┌─ Data to examine

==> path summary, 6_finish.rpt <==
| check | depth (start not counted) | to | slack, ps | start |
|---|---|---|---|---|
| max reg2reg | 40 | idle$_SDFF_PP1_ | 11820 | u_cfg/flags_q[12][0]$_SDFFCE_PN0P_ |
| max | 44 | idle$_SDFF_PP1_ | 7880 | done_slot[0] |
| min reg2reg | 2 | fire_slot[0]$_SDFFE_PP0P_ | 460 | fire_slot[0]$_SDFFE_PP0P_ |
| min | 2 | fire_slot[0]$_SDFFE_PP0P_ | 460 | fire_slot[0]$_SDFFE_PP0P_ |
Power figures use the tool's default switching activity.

└─
┌─ Data to examine

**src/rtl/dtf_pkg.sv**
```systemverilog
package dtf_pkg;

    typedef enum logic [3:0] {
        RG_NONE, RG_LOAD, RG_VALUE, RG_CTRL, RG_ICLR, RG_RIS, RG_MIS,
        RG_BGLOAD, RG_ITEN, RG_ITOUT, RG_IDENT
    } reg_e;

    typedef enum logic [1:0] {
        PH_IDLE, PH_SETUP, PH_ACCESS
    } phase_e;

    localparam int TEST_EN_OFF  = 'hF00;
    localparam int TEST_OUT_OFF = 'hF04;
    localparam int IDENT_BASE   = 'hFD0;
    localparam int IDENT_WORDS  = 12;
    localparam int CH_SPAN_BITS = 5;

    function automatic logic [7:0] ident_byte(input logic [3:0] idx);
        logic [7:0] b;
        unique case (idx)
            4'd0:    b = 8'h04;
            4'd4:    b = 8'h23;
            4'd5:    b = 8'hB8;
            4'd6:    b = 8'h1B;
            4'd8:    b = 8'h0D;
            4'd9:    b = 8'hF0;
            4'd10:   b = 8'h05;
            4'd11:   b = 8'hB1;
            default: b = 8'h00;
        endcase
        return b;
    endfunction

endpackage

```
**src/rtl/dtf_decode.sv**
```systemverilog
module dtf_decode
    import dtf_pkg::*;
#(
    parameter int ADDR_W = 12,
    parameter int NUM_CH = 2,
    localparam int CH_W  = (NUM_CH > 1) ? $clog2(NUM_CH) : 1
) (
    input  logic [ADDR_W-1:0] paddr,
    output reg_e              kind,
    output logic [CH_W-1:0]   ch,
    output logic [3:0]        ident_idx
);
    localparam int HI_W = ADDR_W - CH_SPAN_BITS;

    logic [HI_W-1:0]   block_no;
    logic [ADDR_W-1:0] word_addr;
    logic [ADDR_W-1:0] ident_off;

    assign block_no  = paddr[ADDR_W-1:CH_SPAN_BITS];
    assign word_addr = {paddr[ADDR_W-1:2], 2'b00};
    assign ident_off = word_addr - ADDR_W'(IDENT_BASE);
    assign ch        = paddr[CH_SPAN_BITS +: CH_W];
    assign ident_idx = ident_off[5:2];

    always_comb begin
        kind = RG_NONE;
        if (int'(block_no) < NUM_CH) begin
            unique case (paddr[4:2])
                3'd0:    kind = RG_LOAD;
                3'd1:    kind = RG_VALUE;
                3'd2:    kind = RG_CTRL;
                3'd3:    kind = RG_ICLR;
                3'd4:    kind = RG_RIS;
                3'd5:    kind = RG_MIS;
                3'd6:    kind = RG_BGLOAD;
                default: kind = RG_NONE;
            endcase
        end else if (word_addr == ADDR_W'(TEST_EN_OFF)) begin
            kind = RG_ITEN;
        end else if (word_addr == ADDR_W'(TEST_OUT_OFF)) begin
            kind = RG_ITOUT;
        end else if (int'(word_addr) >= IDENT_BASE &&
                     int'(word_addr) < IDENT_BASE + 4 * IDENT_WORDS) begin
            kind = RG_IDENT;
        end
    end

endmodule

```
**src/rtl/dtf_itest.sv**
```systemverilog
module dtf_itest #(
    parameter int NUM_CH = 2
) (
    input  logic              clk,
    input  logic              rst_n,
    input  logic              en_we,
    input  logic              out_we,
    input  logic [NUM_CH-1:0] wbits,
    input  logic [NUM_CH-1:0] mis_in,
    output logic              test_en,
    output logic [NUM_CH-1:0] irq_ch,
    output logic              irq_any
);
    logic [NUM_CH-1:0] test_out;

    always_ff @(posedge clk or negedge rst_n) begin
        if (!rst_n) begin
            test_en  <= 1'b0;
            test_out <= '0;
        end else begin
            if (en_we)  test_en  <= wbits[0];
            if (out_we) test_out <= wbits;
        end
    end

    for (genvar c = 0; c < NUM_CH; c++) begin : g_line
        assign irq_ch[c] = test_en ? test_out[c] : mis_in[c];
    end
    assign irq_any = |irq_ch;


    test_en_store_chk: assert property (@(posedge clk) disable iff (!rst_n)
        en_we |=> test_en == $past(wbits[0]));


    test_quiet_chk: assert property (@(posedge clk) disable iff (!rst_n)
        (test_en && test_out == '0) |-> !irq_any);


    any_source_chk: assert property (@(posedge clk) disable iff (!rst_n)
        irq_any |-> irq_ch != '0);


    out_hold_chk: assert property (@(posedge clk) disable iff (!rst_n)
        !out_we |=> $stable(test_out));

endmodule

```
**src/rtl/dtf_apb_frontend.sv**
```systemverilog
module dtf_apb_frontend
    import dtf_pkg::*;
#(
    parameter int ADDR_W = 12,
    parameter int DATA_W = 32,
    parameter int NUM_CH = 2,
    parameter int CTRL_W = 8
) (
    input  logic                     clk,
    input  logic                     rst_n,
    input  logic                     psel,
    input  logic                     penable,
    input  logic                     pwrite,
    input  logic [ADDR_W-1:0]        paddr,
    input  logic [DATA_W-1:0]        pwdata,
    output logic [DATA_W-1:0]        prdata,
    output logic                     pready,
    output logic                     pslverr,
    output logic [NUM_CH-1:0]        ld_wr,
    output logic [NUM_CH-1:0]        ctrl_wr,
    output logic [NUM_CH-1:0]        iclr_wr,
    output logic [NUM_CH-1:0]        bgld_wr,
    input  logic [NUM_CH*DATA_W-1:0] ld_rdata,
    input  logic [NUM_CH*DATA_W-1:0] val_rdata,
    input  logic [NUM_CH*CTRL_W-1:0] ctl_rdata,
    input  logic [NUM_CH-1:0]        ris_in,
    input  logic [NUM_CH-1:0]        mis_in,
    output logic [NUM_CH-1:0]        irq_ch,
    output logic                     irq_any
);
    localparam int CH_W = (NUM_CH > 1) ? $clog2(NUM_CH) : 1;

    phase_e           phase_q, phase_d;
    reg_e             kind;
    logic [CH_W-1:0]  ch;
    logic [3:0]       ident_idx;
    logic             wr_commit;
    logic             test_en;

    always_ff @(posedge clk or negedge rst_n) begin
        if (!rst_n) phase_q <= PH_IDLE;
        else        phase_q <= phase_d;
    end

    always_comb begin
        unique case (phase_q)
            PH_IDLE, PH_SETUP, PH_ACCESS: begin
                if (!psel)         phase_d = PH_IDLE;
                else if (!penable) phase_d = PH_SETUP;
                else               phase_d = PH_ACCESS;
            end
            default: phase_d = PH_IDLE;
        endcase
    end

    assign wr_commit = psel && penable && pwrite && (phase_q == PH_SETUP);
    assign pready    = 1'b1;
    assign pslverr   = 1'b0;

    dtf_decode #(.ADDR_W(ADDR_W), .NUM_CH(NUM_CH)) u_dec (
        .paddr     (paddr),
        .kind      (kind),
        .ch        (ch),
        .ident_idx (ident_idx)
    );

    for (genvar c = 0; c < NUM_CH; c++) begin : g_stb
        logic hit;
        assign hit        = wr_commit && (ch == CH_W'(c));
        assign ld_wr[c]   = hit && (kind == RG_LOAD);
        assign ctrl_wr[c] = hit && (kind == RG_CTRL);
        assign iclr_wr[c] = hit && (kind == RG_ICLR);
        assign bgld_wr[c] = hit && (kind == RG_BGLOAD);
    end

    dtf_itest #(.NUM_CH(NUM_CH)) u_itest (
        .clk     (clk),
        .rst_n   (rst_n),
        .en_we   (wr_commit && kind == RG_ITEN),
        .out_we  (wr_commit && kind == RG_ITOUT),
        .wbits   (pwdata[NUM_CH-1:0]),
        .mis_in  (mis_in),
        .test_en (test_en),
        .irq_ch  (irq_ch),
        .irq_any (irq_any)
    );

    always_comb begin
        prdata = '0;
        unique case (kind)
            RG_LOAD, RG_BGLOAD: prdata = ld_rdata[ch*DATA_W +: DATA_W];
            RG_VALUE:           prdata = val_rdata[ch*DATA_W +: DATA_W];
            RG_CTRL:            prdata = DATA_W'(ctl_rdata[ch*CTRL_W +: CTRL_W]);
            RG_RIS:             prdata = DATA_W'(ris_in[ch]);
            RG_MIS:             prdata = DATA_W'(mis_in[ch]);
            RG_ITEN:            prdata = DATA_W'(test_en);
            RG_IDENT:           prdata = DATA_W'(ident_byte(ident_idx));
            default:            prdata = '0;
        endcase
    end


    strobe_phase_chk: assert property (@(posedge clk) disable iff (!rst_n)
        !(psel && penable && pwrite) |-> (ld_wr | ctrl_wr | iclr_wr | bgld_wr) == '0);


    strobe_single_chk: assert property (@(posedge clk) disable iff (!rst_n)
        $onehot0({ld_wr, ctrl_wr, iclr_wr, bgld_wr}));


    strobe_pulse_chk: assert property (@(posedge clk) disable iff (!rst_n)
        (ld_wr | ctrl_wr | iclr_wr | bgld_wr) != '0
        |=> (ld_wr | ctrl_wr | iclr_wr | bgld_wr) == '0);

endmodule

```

└─
┌─ Data to examine

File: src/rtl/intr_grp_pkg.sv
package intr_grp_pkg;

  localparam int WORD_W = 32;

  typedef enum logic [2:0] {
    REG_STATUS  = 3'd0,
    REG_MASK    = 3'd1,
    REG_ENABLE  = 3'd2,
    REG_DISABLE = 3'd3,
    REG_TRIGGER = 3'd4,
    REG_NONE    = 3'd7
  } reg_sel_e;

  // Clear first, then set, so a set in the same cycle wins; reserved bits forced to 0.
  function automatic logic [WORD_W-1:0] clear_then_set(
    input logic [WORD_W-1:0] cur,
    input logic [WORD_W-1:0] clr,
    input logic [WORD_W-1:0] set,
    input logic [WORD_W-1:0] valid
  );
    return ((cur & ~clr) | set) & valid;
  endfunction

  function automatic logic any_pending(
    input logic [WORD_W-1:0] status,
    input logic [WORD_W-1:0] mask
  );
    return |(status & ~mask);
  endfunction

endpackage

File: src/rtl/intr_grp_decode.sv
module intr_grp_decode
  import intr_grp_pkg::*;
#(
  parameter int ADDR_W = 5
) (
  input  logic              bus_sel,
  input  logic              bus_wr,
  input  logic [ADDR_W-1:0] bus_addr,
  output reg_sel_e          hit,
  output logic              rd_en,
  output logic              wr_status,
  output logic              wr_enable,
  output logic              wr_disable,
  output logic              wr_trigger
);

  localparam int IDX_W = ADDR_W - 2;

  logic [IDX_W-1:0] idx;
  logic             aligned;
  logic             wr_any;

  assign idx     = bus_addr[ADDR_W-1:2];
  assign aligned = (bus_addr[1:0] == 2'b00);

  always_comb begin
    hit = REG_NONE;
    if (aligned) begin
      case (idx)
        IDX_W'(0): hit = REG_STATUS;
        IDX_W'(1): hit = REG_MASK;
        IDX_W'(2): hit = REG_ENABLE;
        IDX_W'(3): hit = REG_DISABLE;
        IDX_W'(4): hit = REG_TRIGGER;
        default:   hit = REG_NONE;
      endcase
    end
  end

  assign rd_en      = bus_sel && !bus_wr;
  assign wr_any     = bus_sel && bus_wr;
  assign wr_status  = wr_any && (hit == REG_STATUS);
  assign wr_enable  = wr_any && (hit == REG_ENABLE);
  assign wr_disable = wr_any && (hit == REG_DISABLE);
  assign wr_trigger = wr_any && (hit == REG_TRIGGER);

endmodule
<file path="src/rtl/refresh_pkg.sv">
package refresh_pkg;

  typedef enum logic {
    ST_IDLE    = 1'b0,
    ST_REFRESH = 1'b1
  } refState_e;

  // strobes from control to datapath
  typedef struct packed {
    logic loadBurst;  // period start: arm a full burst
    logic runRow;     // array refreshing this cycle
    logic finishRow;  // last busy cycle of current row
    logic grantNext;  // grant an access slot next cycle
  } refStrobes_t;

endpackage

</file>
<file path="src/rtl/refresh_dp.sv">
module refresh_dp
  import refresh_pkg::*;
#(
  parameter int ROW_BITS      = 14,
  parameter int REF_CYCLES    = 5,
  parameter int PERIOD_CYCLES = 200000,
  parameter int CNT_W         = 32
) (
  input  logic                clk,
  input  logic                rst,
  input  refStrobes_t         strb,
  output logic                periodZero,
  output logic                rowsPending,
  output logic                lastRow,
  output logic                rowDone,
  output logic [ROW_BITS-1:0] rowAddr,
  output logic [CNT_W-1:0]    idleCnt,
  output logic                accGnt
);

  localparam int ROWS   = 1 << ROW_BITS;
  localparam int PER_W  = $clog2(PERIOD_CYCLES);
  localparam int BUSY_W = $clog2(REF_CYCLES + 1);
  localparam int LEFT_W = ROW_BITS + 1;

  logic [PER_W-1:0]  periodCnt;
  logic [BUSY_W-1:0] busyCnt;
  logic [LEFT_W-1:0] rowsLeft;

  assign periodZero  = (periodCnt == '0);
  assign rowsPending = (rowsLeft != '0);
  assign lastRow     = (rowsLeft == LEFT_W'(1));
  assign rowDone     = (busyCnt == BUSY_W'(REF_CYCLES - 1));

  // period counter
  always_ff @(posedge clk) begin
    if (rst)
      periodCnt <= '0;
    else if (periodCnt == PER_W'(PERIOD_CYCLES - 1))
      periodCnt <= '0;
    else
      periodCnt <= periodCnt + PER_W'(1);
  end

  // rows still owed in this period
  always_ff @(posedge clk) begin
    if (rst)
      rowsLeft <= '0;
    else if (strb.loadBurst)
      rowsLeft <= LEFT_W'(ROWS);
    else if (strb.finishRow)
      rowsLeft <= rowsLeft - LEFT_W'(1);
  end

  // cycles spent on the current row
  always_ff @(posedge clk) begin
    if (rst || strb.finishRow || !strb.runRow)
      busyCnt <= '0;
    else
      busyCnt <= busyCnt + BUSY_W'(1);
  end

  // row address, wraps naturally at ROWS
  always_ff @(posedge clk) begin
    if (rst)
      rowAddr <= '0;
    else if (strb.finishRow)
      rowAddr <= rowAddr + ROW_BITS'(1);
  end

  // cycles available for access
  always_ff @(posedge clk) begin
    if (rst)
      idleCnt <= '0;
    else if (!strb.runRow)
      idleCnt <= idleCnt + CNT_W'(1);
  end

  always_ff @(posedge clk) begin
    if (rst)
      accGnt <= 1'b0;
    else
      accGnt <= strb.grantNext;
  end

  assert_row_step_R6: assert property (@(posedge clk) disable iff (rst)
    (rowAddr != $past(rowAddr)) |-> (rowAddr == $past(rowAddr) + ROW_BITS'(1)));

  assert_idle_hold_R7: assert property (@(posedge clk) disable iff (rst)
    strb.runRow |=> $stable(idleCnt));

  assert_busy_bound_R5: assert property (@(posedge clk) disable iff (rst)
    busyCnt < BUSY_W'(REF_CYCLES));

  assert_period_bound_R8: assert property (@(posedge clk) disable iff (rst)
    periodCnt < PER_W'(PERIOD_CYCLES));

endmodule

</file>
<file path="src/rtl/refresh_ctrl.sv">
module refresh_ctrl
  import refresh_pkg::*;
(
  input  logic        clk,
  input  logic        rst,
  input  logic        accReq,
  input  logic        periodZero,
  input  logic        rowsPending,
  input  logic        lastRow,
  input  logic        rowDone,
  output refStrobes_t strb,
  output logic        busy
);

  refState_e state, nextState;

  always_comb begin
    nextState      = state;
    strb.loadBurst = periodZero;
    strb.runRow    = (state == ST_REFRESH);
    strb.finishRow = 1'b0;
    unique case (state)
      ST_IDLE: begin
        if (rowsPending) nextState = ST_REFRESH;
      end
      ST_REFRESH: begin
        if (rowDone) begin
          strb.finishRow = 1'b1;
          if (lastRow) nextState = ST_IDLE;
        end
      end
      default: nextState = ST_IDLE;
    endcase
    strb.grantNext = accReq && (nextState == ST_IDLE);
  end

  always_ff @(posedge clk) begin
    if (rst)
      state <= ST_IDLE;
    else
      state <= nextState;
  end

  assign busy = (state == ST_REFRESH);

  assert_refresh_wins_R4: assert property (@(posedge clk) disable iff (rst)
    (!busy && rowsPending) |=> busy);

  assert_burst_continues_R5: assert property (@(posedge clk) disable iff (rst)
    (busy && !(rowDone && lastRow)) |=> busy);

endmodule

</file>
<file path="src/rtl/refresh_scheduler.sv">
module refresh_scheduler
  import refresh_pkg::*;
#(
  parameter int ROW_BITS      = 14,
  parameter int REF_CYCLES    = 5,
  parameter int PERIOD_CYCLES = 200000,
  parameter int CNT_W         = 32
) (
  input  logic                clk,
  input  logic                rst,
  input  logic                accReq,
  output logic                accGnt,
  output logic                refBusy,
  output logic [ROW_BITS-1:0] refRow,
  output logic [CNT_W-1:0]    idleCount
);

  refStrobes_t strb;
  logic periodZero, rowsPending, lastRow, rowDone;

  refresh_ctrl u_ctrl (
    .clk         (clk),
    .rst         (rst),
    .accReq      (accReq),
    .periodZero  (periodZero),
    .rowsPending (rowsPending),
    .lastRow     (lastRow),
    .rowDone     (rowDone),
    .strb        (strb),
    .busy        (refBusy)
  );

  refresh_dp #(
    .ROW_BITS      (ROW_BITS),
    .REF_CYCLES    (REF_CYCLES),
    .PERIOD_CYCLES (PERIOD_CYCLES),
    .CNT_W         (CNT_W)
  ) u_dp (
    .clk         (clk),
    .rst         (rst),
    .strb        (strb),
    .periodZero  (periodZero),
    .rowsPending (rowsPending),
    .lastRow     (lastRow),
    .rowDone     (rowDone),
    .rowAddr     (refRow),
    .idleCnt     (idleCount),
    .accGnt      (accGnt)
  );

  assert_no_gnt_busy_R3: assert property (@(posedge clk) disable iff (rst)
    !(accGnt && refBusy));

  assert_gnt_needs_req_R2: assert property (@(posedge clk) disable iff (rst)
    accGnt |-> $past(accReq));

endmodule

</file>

└─

Task: Retype the entries above exactly, but only from the line containing "11820 | u_cfg/flags_q[12][0]$_SDFFCE_PN0P_ |" through the line containing "Power figures use", both included.

Answer for the task:
| max reg2reg | 40 | idle$_SDFF_PP1_ | 11820 | u_cfg/flags_q[12][0]$_SDFFCE_PN0P_ |
| max | 44 | idle$_SDFF_PP1_ | 7880 | done_slot[0] |
| min reg2reg | 2 | fire_slot[0]$_SDFFE_PP0P_ | 460 | fire_slot[0]$_SDFFE_PP0P_ |
| min | 2 | fire_slot[0]$_SDFFE_PP0P_ | 460 | fire_slot[0]$_SDFFE_PP0P_ |
Power figures use the tool's default switching activity.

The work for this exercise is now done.